I'm trying to retrieve some data from a website with python. The website seems to generate its content with Javascript so I cannot use the standard requests library. I tried the module requests-html and Selenium that both handle javascript content, but the problem is that I still cannot get the html page of this website.
I'm expecting to get the exact same view as what I have when I'm inspecting the page with my browser. For instant, I can clearly see all the information about the open positions. But when I fetch the page source with requests-html or Selenium, I get a page without any information of the open position.
For instance, if I want to retrieve the name of the open position, it is located in the span with the class "ais-Highlight-nonHighlighted". I can see it in my browser, but I am not able to get this data with python.
HTML page when inspecting through my browser, showing the data to retrieve (the job position name)
What I want is to get the html of the webpage, just like requests, and then process is with BeautifulSoup.
I tried with requests-html :
from requests_html import HTMLSession
url = "https://www.lvmh.com/en/join-us/our-job-offers?PRD-en-us-timestamp-desc%5BrefinementList%5D%5Bmaison%5D%5B0%5D=Kendo"
session = HTMLSession()
r = session.get(url)
r.html.render(wait=5)
print(r.html.html)
print(r.html.text)
print(r.text)
job_name = r.html.find('.ais-Highlight-nonHighlighted')
session.close()
--> print does not display the job position name and job_name is empty
I tried with Selenium :
from selenium import webdriver
from selenium.webdriver.common.by import By
url = "https://www.lvmh.com/en/join-us/our-job-offers?PRD-en-us-timestamp-desc%5BrefinementList%5D%5Bmaison%5D%5B0%5D=Kendo"
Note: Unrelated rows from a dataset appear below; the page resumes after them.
$ cat src/rtl/pfd_pkg.sv
package pfd_pkg;

	// ****************************************************************
	// clock and link timing
	// ****************************************************************
	localparam int PFD_CLK_PERIOD_NS = 50;
	localparam int PFD_NS_PER_US = 1000;
	// carrier_gap_time: fixed carrier dropout before every channel
	localparam int PFD_GAP_TIME_US = 500;
	// on-interval of each fixed-width digital-code channel
	localparam int PFD_FIX_SPAN_US = 500;
	// shortest frame_marker_length that the receiver accepts
	localparam int PFD_MARKER_MIN_US = 5000;
	// receiver sync timeout; every channel on-interval must stay below it
	localparam int PFD_TIMEOUT_US = 3500;
	// longest analog on-interval we ever send
	localparam int PFD_SPAN_MAX_US = 3000;

	// exact figures, least times rounded up, longest times rounded down
	localparam int PFD_GAP_CYC = PFD_GAP_TIME_US * PFD_NS_PER_US / PFD_CLK_PERIOD_NS;
	localparam int PFD_FIX_CYC = PFD_FIX_SPAN_US * PFD_NS_PER_US / PFD_CLK_PERIOD_NS;
	localparam int PFD_MARKER_CYC = (PFD_MARKER_MIN_US * PFD_NS_PER_US + PFD_CLK_PERIOD_NS - 1)
		/ PFD_CLK_PERIOD_NS;
	localparam int PFD_TIMEOUT_CYC = PFD_TIMEOUT_US * PFD_NS_PER_US / PFD_CLK_PERIOD_NS;
	localparam int PFD_SPAN_MAX_CYC = PFD_SPAN_MAX_US * PFD_NS_PER_US / PFD_CLK_PERIOD_NS;

	// ****************************************************************
	// frame layout
	// ****************************************************************
	localparam int PFD_CNT_W = 17;
	localparam int PFD_SLOT_W = 3;
	localparam int PFD_CODE_W = 2;
	// two analog channels plus at least one digital-code channel
	localparam logic [PFD_SLOT_W-1:0] PFD_BASE_CHANNELS = 3'h3;
	localparam logic [PFD_SLOT_W-1:0] PFD_SLOT_CH1 = 3'h0;
	localparam logic [PFD_SLOT_W-1:0] PFD_SLOT_CH2 = 3'h1;
	localparam logic [PFD_SLOT_W-1:0] PFD_SLOT_STEP = 3'h1;
	localparam logic [PFD_SLOT_W-1:0] PFD_MAX_CHANNELS = 3'h6;

	typedef enum logic [1:0] {
		PFD_ST_START,
		PFD_ST_SYNC,
		PFD_ST_GAP,
		PFD_ST_ON
	} pfd_state_t;

endpackage

$ cat src/rtl/pfd_interval_timer.sv
`timescale 1ns/1ps

// ****************************************************************
// down counter that times one carrier interval
// ****************************************************************
module pfd_interval_timer
	import pfd_pkg::*;
#(
	parameter int CNT_W = PFD_CNT_W
) (
	input wire logic core_clk_i,             // system clock
	input wire logic reset_n_i,              // async reset, active low
	input wire logic start_i,                // load a new interval
	input wire logic [CNT_W-1:0] length_i,   // interval length in cycles, at least 1
	output logic last_o                      // final cycle of the interval
);

	typedef struct packed {
		logic [CNT_W-1:0] remaining;
	} pfd_tmr_st_t;

	pfd_tmr_st_t st_q;
	pfd_tmr_st_t st_d;

	always_comb begin
		st_d = st_q;
		if (start_i) begin
			st_d.remaining = length_i - CNT_W'(1);
		end else if (st_q.remaining != '0) begin
			st_d.remaining = st_q.remaining - CNT_W'(1);
		end
	end

	always_ff @(posedge core_clk_i or negedge reset_n_i) begin
		if (!reset_n_i) begin
			st_q <= '0;
		end else begin
			st_q <= st_d;
		end
	end

	assign last_o = (st_q.remaining == '0);

	chk_timer_load: assert property (@(posedge core_clk_i) disable iff (!reset_n_i)
		start_i && length_i > CNT_W'(1) |=> !last_o)
		else $error("interval ended right after a load");

endmodule

$ cat src/rtl/pfd_frame_encoder.sv
`timescale 1ns/1ps

module pfd_frame_encoder
	import pfd_pkg::*;
#(
	parameter int CNT_W = PFD_CNT_W,
	parameter int GAP_CYC = PFD_GAP_CYC,
	parameter int FIX_CYC = PFD_FIX_CYC,
	parameter int MARKER_CYC = PFD_MARKER_CYC,
	parameter int TIMEOUT_CYC = PFD_TIMEOUT_CYC,
	parameter int SPAN_MAX_CYC = PFD_SPAN_MAX_CYC
) (
	input wire logic core_clk_i,               // system clock, 20 MHz
	input wire logic reset_n_i,                // async reset, active low
	input wire logic [CNT_W-1:0] ch1_span_i,   // analog channel 1 carrier-on cycles
	input wire logic [CNT_W-1:0] ch2_span_i,   // analog channel 2 carrier-on cycles
	input wire logic dig_a_i,                  // digital channel A level
	input wire logic dig_b_i,                  // digital channel B level
	output logic carrier_on_o,                 // transmit carrier, high = on
	output logic frame_start_o                 // one-cycle pulse at first gap of a frame
);

	// ****************************************************************
	// elaboration checks
	// ****************************************************************
	if (MARKER_CYC >= (1 << CNT_W) || GAP_CYC < 1 || FIX_CYC < 1 || SPAN_MAX_CYC < 1) begin : g_bad_width
		$error("interval counts do not fit the timer");
	end
	if (SPAN_MAX_CYC >= TIMEOUT_CYC || FIX_CYC >= TIMEOUT_CYC || MARKER_CYC <= TIMEOUT_CYC) begin : g_bad_timing
		$error("channel and marker lengths must straddle the receiver timeout");
	end

	localparam logic [CNT_W-1:0] GAP_LEN = CNT_W'(GAP_CYC);
	localparam logic [CNT_W-1:0] FIX_LEN = CNT_W'(FIX_CYC);
	localparam logic [CNT_W-1:0] MARKER_LEN = CNT_W'(MARKER_CYC);
	localparam logic [CNT_W-1:0] SPAN_MAX_LEN = CNT_W'(SPAN_MAX_CYC);
	localparam logic [CNT_W-1:0] SPAN_MIN_LEN = CNT_W'(1);

	typedef struct packed {
		pfd_state_t state;
		logic [PFD_SLOT_W-1:0] slot;
		logic [PFD_CODE_W-1:0] code;
		logic [CNT_W-1:0] ch1;
		logic [CNT_W-1:0] ch2;
		logic carrier;
		logic frame_start;
		logic [CNT_W-1:0] on_run;
		logic [CNT_W-1:0] off_run;
	} pfd_enc_st_t;

	pfd_enc_st_t st_q;
	pfd_enc_st_t st_d;
	logic tmr_start;
	logic [CNT_W-1:0] tmr_len;
	logic tmr_last;
	logic [PFD_SLOT_W-1:0] total_ch;

	function automatic logic [CNT_W-1:0] pfd_clamp(input logic [CNT_W-1:0] span);
		if (span < SPAN_MIN_LEN) begin
			return SPAN_MIN_LEN;
		end else if (span > SPAN_MAX_LEN) begin
			return SPAN_MAX_LEN;
		end
		return span;
	endfunction

	// ****************************************************************
	// frame sequencer
	// ****************************************************************
	// digital code d sends d+1 extra channels, so the frame has d+3
	assign total_ch = PFD_SLOT_W'(st_q.code) + PFD_BASE_CHANNELS;

	always_comb begin
		st_d = st_q;
		st_d.frame_start = 1'b0;
		// carrier run lengths, watched by the checks below
		st_d.on_run = st_q.carrier ? st_q.on_run + CNT_W'(1) : '0;
		st_d.off_run = st_q.carrier ? '0 : st_q.off_run + CNT_W'(1);
		tmr_start = 1'b0;
		tmr_len = GAP_LEN;
		unique case (st_q.state)
			PFD_ST_START: begin
				// open with a full marker so the receiver starts clean
				st_d.state = PFD_ST_SYNC;
				st_d.carrier = 1'b1;
				tmr_start = 1'b1;
				tmr_len = MARKER_LEN;
			end
			PFD_ST_SYNC: begin
				if (tmr_last) begin
					st_d.state = PFD_ST_GAP;
					st_d.carrier = 1'b0;
					st_d.slot = PFD_SLOT_CH1;
					st_d.code = {dig_b_i, dig_a_i};
					st_d.ch1 = pfd_clamp(ch1_span_i);
					st_d.ch2 = pfd_clamp(ch2_span_i);
					st_d.frame_start = 1'b1;
					tmr_start = 1'b1;
					tmr_len = GAP_LEN;
				end
			end
			PFD_ST_GAP: begin
				if (tmr_last) begin
					tmr_start = 1'b1;
					st_d.carrier = 1'b1;
					if (st_q.slot == total_ch) begin
						// marker closes the frame after the last channel
						st_d.state = PFD_ST_SYNC;
						tmr_len = MARKER_LEN;
					end else begin
						st_d.state = PFD_ST_ON;
						if (st_q.slot == PFD_SLOT_CH1) begin
							tmr_len = st_q.ch1;
						end else if (st_q.slot == PFD_SLOT_CH2) begin
							tmr_len = st_q.ch2;
						end else begin
							tmr_len = FIX_LEN;
						end
					end
				end
			end
			PFD_ST_ON: begin
				if (tmr_last) begin
					st_d.state = PFD_ST_GAP;
					st_d.carrier = 1'b0;
					st_d.slot = st_q.slot + PFD_SLOT_STEP;
					tmr_start = 1'b1;
					tmr_len = GAP_LEN;
				end
			end
		endcase
	end

	always_ff @(posedge core_clk_i or negedge reset_n_i) begin
		if (!reset_n_i) begin
			st_q <= '{state: PFD_ST_START, default: '0};
		end else begin
			st_q <= st_d;
		end
	end

	pfd_interval_timer #(
		.CNT_W(CNT_W)
	) u_timer (
		.core_clk_i(core_clk_i),
		.reset_n_i(reset_n_i),
		.start_i(tmr_start),
		.length_i(tmr_len),
		.last_o(tmr_last)
	);

	assign carrier_on_o = st_q.carrier;
	assign frame_start_o = st_q.frame_start;

	// ****************************************************************
	// checks
	// ****************************************************************
	chk_gap_length: assert property (@(posedge core_clk_i) disable iff (!reset_n_i)
		$rose(carrier_on_o) && $past(st_q.state) == PFD_ST_GAP |-> st_q.off_run == GAP_LEN)
		else $error("carrier gap not of fixed length");

	chk_analog_span: assert property (@(posedge core_clk_i) disable iff (!reset_n_i)
		$fell(carrier_on_o) && $past(st_q.state) == PFD_ST_ON && st_q.slot == PFD_SLOT_CH2
		|-> st_q.on_run == st_q.ch1)
		else $error("channel 1 on-interval differs from its span");

	chk_ch2_span: assert property (@(posedge core_clk_i) disable iff (!reset_n_i)
		$fell(carrier_on_o) && $past(st_q.state) == PFD_ST_ON && st_q.slot == PFD_SLOT_CH2 + PFD_SLOT_STEP
		|-> st_q.on_run == st_q.ch2)
		else $error("channel 2 on-interval differs from its span");

	chk_marker_long: assert property (@(posedge core_clk_i) disable iff (!reset_n_i)
		$fell(carrier_on_o) && $past(st_q.state) == PFD_ST_SYNC |-> st_q.on_run >= MARKER_LEN)
		else $error("frame marker too short");

	chk_span_short: assert property (@(posedge core_clk_i) disable iff (!reset_n_i)
		$fell(carrier_on_o) && $past(st_q.state) == PFD_ST_ON |-> st_q.on_run <= SPAN_MAX_LEN)
		else $error("channel on-interval reaches the receiver timeout");

	chk_digital_width: assert property (@(posedge core_clk_i) disable iff (!reset_n_i)
		$fell(carrier_on_o) && $past(st_q.state) == PFD_ST_ON && st_q.slot > PFD_SLOT_CH2 + PFD_SLOT_STEP
		|-> st_q.on_run == FIX_LEN)
		else $error("digital-code channel not of fixed width");

	chk_start_gap: assert property (@(posedge core_clk_i) disable iff (!reset_n_i)
		frame_start_o |-> !carrier_on_o && $past(carrier_on_o))
		else $error("frame start not at the end of a marker");

	chk_first_slot: assert property (@(posedge core_clk_i) disable iff (!reset_n_i)
		frame_start_o |-> st_q.state == PFD_ST_GAP && st_q.slot == PFD_SLOT_CH1)
		else $error("frame does not open with the channel 1 gap");

	chk_code_hold: assert property (@(posedge core_clk_i) disable iff (!reset_n_i)
		st_q.state != PFD_ST_SYNC |=> $stable(st_q.code))
		else $error("digital code changed inside a frame");

	chk_channel_count: assert property (@(posedge core_clk_i) disable iff (!reset_n_i)
		st_q.state == PFD_ST_GAP ##1 st_q.state == PFD_ST_SYNC
		|-> st_q.slot >= PFD_BASE_CHANNELS && st_q.slot <= PFD_MAX_CHANNELS && st_q.slot == total_ch)
		else $error("frame channel count does not match the digital code");

	chk_marker_last: assert property (@(posedge core_clk_i) disable iff (!reset_n_i)
		st_q.state == PFD_ST_ON |-> st_q.slot < total_ch)
		else $error("channel sent after the frame should have closed");

endmodule
===== src/rtl/lkpm_pin_mux.sv =====
// Purpose: Phase-driven function mux for cathode and segment lines of an LED matrix with keyscan.
// Assumes: Phase, display data and scan strobes come from the sequencer, synchronous to clock.
// Notes:   All pin controls are registered; pins change one cycle after phase and data, two after alertSelWrite; the alert level two after alertReq.
//
// Functional notes
// RL1: Cathodes drive low to select in display.
// RL2: First cathode drives high in reset, scan.
// RL3: Cathodes two to four drive high when active in scan.
// RL4: Segments drive high when active in display.
// RL5: Strap segments read with pull-down in reset/scan.
// RL6: Key returns become pulled-down inputs, sampled.
// RL7: Select zero: shared line is segment/key.
// RL8: Select one: shared line only alert output.
// RL9: Polarity zero: alert drives low when asserted.
// RL10: Polarity one: alert drives high when asserted.
// RL11: Reset leaves shared line as segment.
// RL12: Strap, return counts and alert position parameterised.
`timescale 1ns/100ps
`default_nettype none
module lkpm_pin_mux
	import lkpm_pkg::*;
#(
	// RL12: variant parameters
	parameter int NUM_STRAPS  = DEF_NUM_STRAPS,
	parameter int NUM_RETURNS = DEF_NUM_RETURNS,
	parameter int ALERT_INDEX = DEF_ALERT_INDEX
)(
	input  wire logic                    clock,
	input  wire logic                    resetn,
	input  wire lkpm_phase_t             phase,
	input  wire logic [NUM_CATHODES-1:0] cathodeSelect,
	input  wire logic [NUM_SEGMENTS-1:0] segmentData,
	input  wire logic [NUM_SCAN_SOURCES-1:0] scanSourceActive,
	input  wire logic                    alertSelWrite,
	input  wire logic                    alertSelValue,
	input  wire logic                    alertPolValue,
	input  wire logic                    alertReq,
	input  wire logic [NUM_SEGMENTS-1:0] segmentIn,
	output lkpm_cath_pins_t              cathodePins,
	output lkpm_seg_pins_t               segmentPins,
	output logic [NUM_SEGMENTS-1:0]      keyData,
	output logic [NUM_SEGMENTS-1:0]      strapData,
	output logic                         alertSelected
);

	// Masks of segment roles, built once from the variant parameters.
	function automatic logic [NUM_SEGMENTS-1:0] roleMask(input int lo, input int cnt);
		logic [NUM_SEGMENTS-1:0] m;
		m = '0;
		for (int i = 0; i < NUM_SEGMENTS; i++) begin
			if (i >= lo && i < lo + cnt) begin
				m[i] = 1'b1;
			end
		end
		return m;
	endfunction

	localparam logic [NUM_SEGMENTS-1:0] STRAP_MASK  = roleMask(0, NUM_STRAPS);
	localparam logic [NUM_SEGMENTS-1:0] RETURN_MASK = roleMask(NUM_STRAPS, NUM_RETURNS + 1);
	localparam logic [NUM_SEGMENTS-1:0] SHARED_MASK = roleMask(ALERT_INDEX, 1);

	typedef struct packed {
		lkpm_cath_pins_t         cath;
		lkpm_seg_pins_t          seg;
		logic [NUM_SEGMENTS-1:0] keys;
		logic [NUM_SEGMENTS-1:0] straps;
		logic                    alertSel;
		logic                    alertPol;
	} lkpm_mux_st_t;

	lkpm_mux_st_t state_reg;
	lkpm_mux_st_t state_next;
	logic         alertLevel;

	// ==========================================================
	// Alert level generation lives in its own small module.
	lkpm_alert_drive u_alert (
		.clock      (clock),
		.resetn     (resetn),
		.alertSel   (state_reg.alertSel),
		.alertPol   (state_reg.alertPol),
		.alertReq   (alertReq),
		.alertLevel (alertLevel)
	);

	// ==========================================================
	// Next-state: pin functions per phase.
	always_comb begin
		state_next = state_reg;
		if (alertSelWrite) begin
			state_next.alertSel = alertSelValue;
			state_next.alertPol = alertPolValue;
		end
		state_next.cath.out = '1;
		state_next.cath.oe  = '0;
		state_next.seg.out  = '0;
		state_next.seg.oe   = '0;
		state_next.seg.pd   = '0;
		unique case (phase)
			LKPM_PH_DISPLAY: begin
				// RL1: active-low cathodes
				state_next.cath.out = ~cathodeSelect;
				state_next.cath.oe  = '1;
				// RL4: active-high segments
				// RL5: straps drive as segments otherwise
				state_next.seg.out = segmentData;
				state_next.seg.oe  = '1;
			end
			LKPM_PH_SCAN: begin
				// RL2: strap source high
				state_next.cath.out[STRAP_SOURCE_IDX] = 1'b1;
				state_next.cath.oe[STRAP_SOURCE_IDX]  = 1'b1;
				// RL3: scan sources high when active
				for (int k = 0; k < NUM_SCAN_SOURCES; k++) begin
					state_next.cath.out[SCAN_SOURCE_BASE+k] = scanSourceActive[k];
					state_next.cath.oe[SCAN_SOURCE_BASE+k]  = 1'b1;
				end
				// RL5: strap inputs pulled down
				// RL6: key returns pulled down
				state_next.seg.pd = STRAP_MASK | RETURN_MASK;
				state_next.straps = segmentIn & STRAP_MASK;
				state_next.keys   = segmentIn & RETURN_MASK;
			end
			LKPM_PH_POR: begin
				// RL2: strap source high at reset
				state_next.cath.out[STRAP_SOURCE_IDX] = 1'b1;
				state_next.cath.oe[STRAP_SOURCE_IDX]  = 1'b1;
				// RL5: straps read at reset
				state_next.seg.pd = STRAP_MASK;
				state_next.straps = segmentIn & STRAP_MASK;
			end
			LKPM_PH_IDLE: begin
				// RL5: straps driven as unlit segments
				// Cathodes and other segments float, bar an alert-selected shared line; straps stay outputs but drive low, so nothing lights.
				state_next.cath.oe = '0;
				state_next.seg.oe  = STRAP_MASK;
			end
		endcase
		// RL8: shared line becomes alert only
		if (state_reg.alertSel) begin
			state_next.seg.out[ALERT_INDEX] = alertLevel;
			state_next.seg.oe[ALERT_INDEX]  = 1'b1;
			state_next.seg.pd[ALERT_INDEX]  = 1'b0;
			state_next.keys[ALERT_INDEX]    = 1'b0;
		end
		// RL7: select zero keeps segment/key role through the phase logic above.
	end

	// ==========================================================
	// State register; reset leaves the shared line as a segment line.
	always_ff @(posedge clock) begin
		if (!resetn) begin
			state_reg.cath.out <= '1;
			state_reg.cath.oe  <= '0;
			state_reg.seg      <= '0;
			state_reg.keys     <= '0;
			state_reg.straps   <= '0;
			// RL11: alert off after reset
			state_reg.alertSel <= RST_ALERT_SEL;
			state_reg.alertPol <= RST_ALERT_POL;
		end else begin
			state_reg <= state_next;
		end
	end

	assign cathodePins   = state_reg.cath;
	assign segmentPins   = state_reg.seg;
	assign keyData       = state_reg.keys;
	assign strapData     = state_reg.straps;
	assign alertSelected = state_reg.alertSel;

	// ==========================================================
	// Checks.
	disp_cath_a: assert property (@(posedge clock) disable iff (!resetn)
		(phase == LKPM_PH_DISPLAY) |=> (cathodePins.out == ~$past(cathodeSelect)))   // RL1
		else $error("display cathode level wrong");
	src_high_a: assert property (@(posedge clock) disable iff (!resetn)
		(phase == LKPM_PH_SCAN || phase == LKPM_PH_POR)
		|=> (cathodePins.out[0] && cathodePins.oe[0]))   // RL2
		else $error("strap source not high");
	scan_src_a: assert property (@(posedge clock) disable iff (!resetn)
		(phase == LKPM_PH_SCAN) |=> (cathodePins.out[3:1] == $past(scanSourceActive)))   // RL3
		else $error("scan source level wrong");
	disp_seg_a: assert property (@(posedge clock) disable iff (!resetn)
		(phase == LKPM_PH_DISPLAY && !alertSelected)
		|=> (segmentPins.out == $past(segmentData) && segmentPins.oe == '1))   // RL4
		else $error("display segment level wrong");
	strap_in_a: assert property (@(posedge clock) disable iff (!resetn)
		(phase == LKPM_PH_POR) |=> ((segmentPins.oe & STRAP_MASK) == '0 && (segmentPins.pd & STRAP_MASK) == STRAP_MASK))   // RL5
		else $error("strap lines not inputs");
	strap_drive_a: assert property (@(posedge clock) disable iff (!resetn)   // RL5
		(phase == LKPM_PH_IDLE)
		|=> ((segmentPins.oe & STRAP_MASK) == STRAP_MASK && (segmentPins.out & STRAP_MASK) == '0))
		else $error("strap lines not driven");
	key_sample_a: assert property (@(posedge clock) disable iff (!resetn)
		(phase == LKPM_PH_SCAN && !alertSelected)
		|=> (keyData == ($past(segmentIn) & RETURN_MASK)))   // RL6
		else $error("key data not sampled");
	shared_key_a: assert property (@(posedge clock) disable iff (!resetn)
		(phase == LKPM_PH_SCAN && !alertSelected) |=> segmentPins.pd[ALERT_INDEX])   // RL7
		else $error("shared line not key return");
	alert_only_a: assert property (@(posedge clock) disable iff (!resetn)
		alertSelected |=> (segmentPins.oe[ALERT_INDEX] && !keyData[ALERT_INDEX]))   // RL8
		else $error("shared line not alert");
	reset_seg_a: assert property (@(posedge clock)
		!resetn |=> !alertSelected)   // RL11
		else $error("alert on after reset");

endmodule
`default_nettype wire


===== src/rtl/lkpm_alert_drive.sv =====
// Purpose: Registered alert output level with selectable polarity.
// Assumes: Alert request is synchronous to clock.
// Notes:   Output forced inactive while the alert function is off.
`timescale 1ns/100ps
`default_nettype none
module lkpm_alert_drive
	import lkpm_pkg::*;
(
	input  wire logic clock,
	input  wire logic resetn,
	input  wire logic alertSel,
	input  wire logic alertPol,
	input  wire logic alertReq,
	output var  logic alertLevel
);

	typedef struct packed {
		logic level;
	} lkpm_alert_st_t;

	lkpm_alert_st_t state_reg;
	lkpm_alert_st_t state_next;

	// ==========================================================
	// Level: asserted means low when polarity is 0, high when 1.
	always_comb begin
		state_next = state_reg;
		// RL9: low-active polarity
		// RL10: high-active polarity
		state_next.level = (alertSel & alertReq) ? alertPol : ~alertPol;
	end

	always_ff @(posedge clock) begin
		if (!resetn) begin
			state_reg.level <= ~RST_ALERT_POL;
		end else begin
			state_reg <= state_next;
		end
	end

	assign alertLevel = state_reg.level;

	// RL9: polarity zero check
	alert_low_a: assert property (@(posedge clock) disable iff (!resetn)
		(alertSel && !alertPol) |=> (alertLevel == !$past(alertReq)))   // RL9
		else $error("alert level wrong for low polarity");
	// RL10: polarity one check
	alert_high_a: assert property (@(posedge clock) disable iff (!resetn)
		(alertSel && alertPol) |=> (alertLevel == $past(alertReq)))   // RL10
		else $error("alert level wrong for high polarity");

endmodule
`default_nettype wire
driver = webdriver.Safari()
driver.get(url)
data_source = driver.page_source
data_execute = driver.execute_script("return document.body.innerHTML")
driver.quit()
--> data_source and data_execute both does not include the job position name
None worked... if anyone can help me on that it will be grateful.
You're approach using selenium is not optimum. Don't try to get the page source but rather use selenium's built-in functionality for navigation.
For example:
from selenium import webdriver
from selenium.webdriver.support.ui import WebDriverWait
from selenium.webdriver.support import expected_conditions as EC
from selenium.webdriver.common.by import By
from selenium.webdriver import ChromeOptions
def text(e):
if r := e.text:
return r
return e.get_attribute("textContent")
options = ChromeOptions()
options.add_argument("--headless=true")
url = "https://www.lvmh.com/en/join-us/our-job-offers?PRD-en-us-timestamp-desc%5BrefinementList%5D%5Bmaison%5D%5B0%5D=Kendo"
with webdriver.Chrome(options) as driver:
driver.get(url)
wait = WebDriverWait(driver, 10)
selector = By.CSS_SELECTOR, "span.ais-Highlight-nonHighlighted"
for span in wait.until(EC.presence_of_all_elements_located(selector)):
print(text(span))
Output (partial):
...
COPY OF DIRECTOR, VISUAL DESIGN
KENDO
San Francisco
United States
Permanent Job
Minimum 10 years
Full Time
PACKAGING CREATIVE DIRECTOR
KENDO
San Francisco
United States
Permanent Job
Minimum 10 years
Full Time